Stored data
BEGIN
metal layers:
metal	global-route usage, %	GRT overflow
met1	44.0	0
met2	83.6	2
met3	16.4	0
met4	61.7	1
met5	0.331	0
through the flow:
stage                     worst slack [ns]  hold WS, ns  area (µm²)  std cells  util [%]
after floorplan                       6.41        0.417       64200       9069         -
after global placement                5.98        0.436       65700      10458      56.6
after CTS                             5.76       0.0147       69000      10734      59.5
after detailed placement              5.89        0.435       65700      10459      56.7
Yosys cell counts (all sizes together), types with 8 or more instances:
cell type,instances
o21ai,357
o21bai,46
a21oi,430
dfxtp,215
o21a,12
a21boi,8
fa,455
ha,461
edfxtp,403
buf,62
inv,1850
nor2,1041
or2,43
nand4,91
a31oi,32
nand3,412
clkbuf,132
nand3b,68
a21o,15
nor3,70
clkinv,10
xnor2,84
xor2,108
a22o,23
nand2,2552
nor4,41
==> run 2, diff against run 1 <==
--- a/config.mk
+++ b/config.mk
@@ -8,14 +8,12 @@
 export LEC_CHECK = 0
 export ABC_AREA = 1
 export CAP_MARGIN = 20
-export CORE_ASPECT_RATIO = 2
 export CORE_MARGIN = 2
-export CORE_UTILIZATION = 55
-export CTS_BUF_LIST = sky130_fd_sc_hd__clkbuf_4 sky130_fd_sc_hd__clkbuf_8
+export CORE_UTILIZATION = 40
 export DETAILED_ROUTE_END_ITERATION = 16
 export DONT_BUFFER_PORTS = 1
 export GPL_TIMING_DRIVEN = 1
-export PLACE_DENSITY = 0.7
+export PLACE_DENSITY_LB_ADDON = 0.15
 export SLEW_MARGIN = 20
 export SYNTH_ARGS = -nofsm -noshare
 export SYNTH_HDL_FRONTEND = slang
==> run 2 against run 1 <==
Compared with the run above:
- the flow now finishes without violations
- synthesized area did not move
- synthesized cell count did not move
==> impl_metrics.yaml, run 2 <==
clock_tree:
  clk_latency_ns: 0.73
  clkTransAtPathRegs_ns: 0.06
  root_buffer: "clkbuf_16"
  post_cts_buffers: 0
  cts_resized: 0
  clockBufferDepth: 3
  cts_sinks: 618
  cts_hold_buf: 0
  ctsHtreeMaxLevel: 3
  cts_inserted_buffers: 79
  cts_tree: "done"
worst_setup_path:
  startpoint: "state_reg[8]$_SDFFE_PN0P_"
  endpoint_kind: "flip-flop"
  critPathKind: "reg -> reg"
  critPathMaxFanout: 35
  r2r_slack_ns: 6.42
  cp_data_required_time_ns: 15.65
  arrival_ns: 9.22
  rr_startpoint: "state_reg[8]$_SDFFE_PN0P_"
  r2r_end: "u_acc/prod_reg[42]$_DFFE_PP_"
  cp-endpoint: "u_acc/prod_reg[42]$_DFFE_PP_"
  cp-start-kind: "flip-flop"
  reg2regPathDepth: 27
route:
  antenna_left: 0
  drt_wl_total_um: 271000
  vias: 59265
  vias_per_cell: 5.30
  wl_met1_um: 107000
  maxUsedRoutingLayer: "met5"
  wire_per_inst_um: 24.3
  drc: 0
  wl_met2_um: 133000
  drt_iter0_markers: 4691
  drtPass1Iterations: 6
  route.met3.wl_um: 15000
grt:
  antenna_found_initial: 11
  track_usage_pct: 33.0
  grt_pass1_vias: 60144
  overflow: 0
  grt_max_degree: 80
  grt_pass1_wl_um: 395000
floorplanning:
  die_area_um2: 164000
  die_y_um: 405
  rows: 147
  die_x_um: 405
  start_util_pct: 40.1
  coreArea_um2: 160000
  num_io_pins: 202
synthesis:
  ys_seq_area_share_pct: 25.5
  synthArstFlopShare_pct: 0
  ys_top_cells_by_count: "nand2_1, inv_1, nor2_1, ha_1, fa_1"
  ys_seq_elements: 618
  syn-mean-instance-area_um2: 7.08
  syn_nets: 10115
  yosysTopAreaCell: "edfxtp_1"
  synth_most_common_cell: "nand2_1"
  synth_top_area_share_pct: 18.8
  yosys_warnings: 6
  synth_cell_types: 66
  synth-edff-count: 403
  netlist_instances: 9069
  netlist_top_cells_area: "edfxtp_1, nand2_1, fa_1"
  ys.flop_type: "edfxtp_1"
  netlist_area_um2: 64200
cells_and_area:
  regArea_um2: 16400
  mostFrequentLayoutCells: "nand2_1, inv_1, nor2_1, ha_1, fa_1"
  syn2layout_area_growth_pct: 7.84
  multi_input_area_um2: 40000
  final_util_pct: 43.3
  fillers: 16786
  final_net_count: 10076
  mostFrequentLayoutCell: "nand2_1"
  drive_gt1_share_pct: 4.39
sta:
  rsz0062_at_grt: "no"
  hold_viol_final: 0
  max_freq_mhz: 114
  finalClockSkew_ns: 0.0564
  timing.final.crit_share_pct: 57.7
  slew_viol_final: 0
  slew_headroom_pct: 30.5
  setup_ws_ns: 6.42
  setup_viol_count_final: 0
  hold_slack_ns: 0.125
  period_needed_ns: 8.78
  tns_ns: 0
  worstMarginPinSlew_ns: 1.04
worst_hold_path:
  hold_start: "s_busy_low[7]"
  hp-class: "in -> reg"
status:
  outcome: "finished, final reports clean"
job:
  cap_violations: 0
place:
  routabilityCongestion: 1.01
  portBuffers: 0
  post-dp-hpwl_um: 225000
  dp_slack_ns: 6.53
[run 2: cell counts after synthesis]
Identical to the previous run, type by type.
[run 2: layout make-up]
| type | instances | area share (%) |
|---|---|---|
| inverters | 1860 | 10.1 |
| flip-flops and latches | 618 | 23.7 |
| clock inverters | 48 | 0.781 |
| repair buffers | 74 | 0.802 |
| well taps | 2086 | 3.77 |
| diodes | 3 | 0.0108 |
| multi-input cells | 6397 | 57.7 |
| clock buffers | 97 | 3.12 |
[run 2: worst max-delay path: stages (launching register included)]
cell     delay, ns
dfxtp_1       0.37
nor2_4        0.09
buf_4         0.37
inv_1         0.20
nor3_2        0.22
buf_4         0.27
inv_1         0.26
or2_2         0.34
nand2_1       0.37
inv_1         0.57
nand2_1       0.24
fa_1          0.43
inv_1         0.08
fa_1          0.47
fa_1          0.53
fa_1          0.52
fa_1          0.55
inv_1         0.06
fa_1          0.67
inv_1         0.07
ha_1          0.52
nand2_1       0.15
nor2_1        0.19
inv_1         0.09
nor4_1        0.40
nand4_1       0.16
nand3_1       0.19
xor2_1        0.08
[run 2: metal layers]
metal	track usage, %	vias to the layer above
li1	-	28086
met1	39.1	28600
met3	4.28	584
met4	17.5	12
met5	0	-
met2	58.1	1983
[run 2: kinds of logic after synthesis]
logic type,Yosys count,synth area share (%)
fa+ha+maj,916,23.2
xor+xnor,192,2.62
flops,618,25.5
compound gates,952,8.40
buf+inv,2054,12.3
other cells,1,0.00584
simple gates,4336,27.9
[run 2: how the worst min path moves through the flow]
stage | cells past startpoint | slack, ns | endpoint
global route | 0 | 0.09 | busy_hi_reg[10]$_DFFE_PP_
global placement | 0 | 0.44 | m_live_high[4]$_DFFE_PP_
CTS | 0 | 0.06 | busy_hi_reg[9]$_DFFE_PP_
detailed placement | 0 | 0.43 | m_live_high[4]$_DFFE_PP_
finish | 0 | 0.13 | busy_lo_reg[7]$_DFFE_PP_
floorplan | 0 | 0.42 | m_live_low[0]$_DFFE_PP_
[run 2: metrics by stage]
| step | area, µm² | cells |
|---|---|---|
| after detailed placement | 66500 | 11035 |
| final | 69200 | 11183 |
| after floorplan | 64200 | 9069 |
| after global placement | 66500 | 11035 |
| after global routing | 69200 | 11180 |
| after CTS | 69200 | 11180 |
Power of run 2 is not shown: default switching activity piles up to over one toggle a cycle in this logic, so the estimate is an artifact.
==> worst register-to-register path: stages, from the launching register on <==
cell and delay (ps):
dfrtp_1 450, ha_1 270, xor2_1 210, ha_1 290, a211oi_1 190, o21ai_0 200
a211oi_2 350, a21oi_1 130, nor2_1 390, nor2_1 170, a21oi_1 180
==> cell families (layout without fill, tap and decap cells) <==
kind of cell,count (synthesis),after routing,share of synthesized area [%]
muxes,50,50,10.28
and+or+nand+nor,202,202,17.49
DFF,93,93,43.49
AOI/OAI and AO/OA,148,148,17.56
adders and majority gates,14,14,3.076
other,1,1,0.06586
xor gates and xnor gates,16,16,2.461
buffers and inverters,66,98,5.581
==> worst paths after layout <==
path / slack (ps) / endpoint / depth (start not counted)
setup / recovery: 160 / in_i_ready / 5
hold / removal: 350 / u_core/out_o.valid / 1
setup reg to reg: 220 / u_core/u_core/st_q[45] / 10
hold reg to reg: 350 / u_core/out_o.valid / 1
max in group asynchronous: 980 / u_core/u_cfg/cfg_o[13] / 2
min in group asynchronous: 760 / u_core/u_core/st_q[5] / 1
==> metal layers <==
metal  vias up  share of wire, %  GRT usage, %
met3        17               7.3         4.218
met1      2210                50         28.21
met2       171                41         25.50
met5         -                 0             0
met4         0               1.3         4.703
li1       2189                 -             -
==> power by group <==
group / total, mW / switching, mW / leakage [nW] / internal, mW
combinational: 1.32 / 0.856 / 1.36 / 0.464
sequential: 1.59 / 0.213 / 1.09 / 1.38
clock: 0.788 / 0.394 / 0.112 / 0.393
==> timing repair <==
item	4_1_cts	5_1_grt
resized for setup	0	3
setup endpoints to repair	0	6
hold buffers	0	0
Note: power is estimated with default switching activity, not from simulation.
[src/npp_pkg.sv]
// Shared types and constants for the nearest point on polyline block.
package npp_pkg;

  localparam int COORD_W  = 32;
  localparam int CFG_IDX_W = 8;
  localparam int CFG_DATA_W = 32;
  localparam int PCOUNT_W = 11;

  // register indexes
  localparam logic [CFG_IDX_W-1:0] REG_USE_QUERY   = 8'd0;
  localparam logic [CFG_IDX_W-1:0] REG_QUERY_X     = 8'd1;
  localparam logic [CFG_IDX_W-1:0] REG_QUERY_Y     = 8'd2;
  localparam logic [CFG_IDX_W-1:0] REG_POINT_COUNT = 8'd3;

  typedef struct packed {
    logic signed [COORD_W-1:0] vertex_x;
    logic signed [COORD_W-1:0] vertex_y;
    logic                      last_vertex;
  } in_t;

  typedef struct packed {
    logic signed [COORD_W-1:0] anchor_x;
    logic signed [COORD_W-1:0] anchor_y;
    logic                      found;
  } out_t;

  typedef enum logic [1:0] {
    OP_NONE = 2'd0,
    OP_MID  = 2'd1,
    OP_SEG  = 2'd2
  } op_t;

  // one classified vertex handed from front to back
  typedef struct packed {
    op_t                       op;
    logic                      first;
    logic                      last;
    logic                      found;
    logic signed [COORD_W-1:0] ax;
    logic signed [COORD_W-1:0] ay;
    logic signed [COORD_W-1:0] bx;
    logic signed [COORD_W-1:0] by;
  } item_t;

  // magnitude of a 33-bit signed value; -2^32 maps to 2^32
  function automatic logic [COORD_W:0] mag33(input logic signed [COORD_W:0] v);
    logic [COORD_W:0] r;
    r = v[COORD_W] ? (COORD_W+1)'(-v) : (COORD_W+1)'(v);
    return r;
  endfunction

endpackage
END
### PROMPT
Your task is to collect every line above that contains the word "flip".

### WORKED SOLUTION
  endpoint_kind: "flip-flop"
  cp-start-kind: "flip-flop"
| flip-flops and latches | 618 | 23.7 |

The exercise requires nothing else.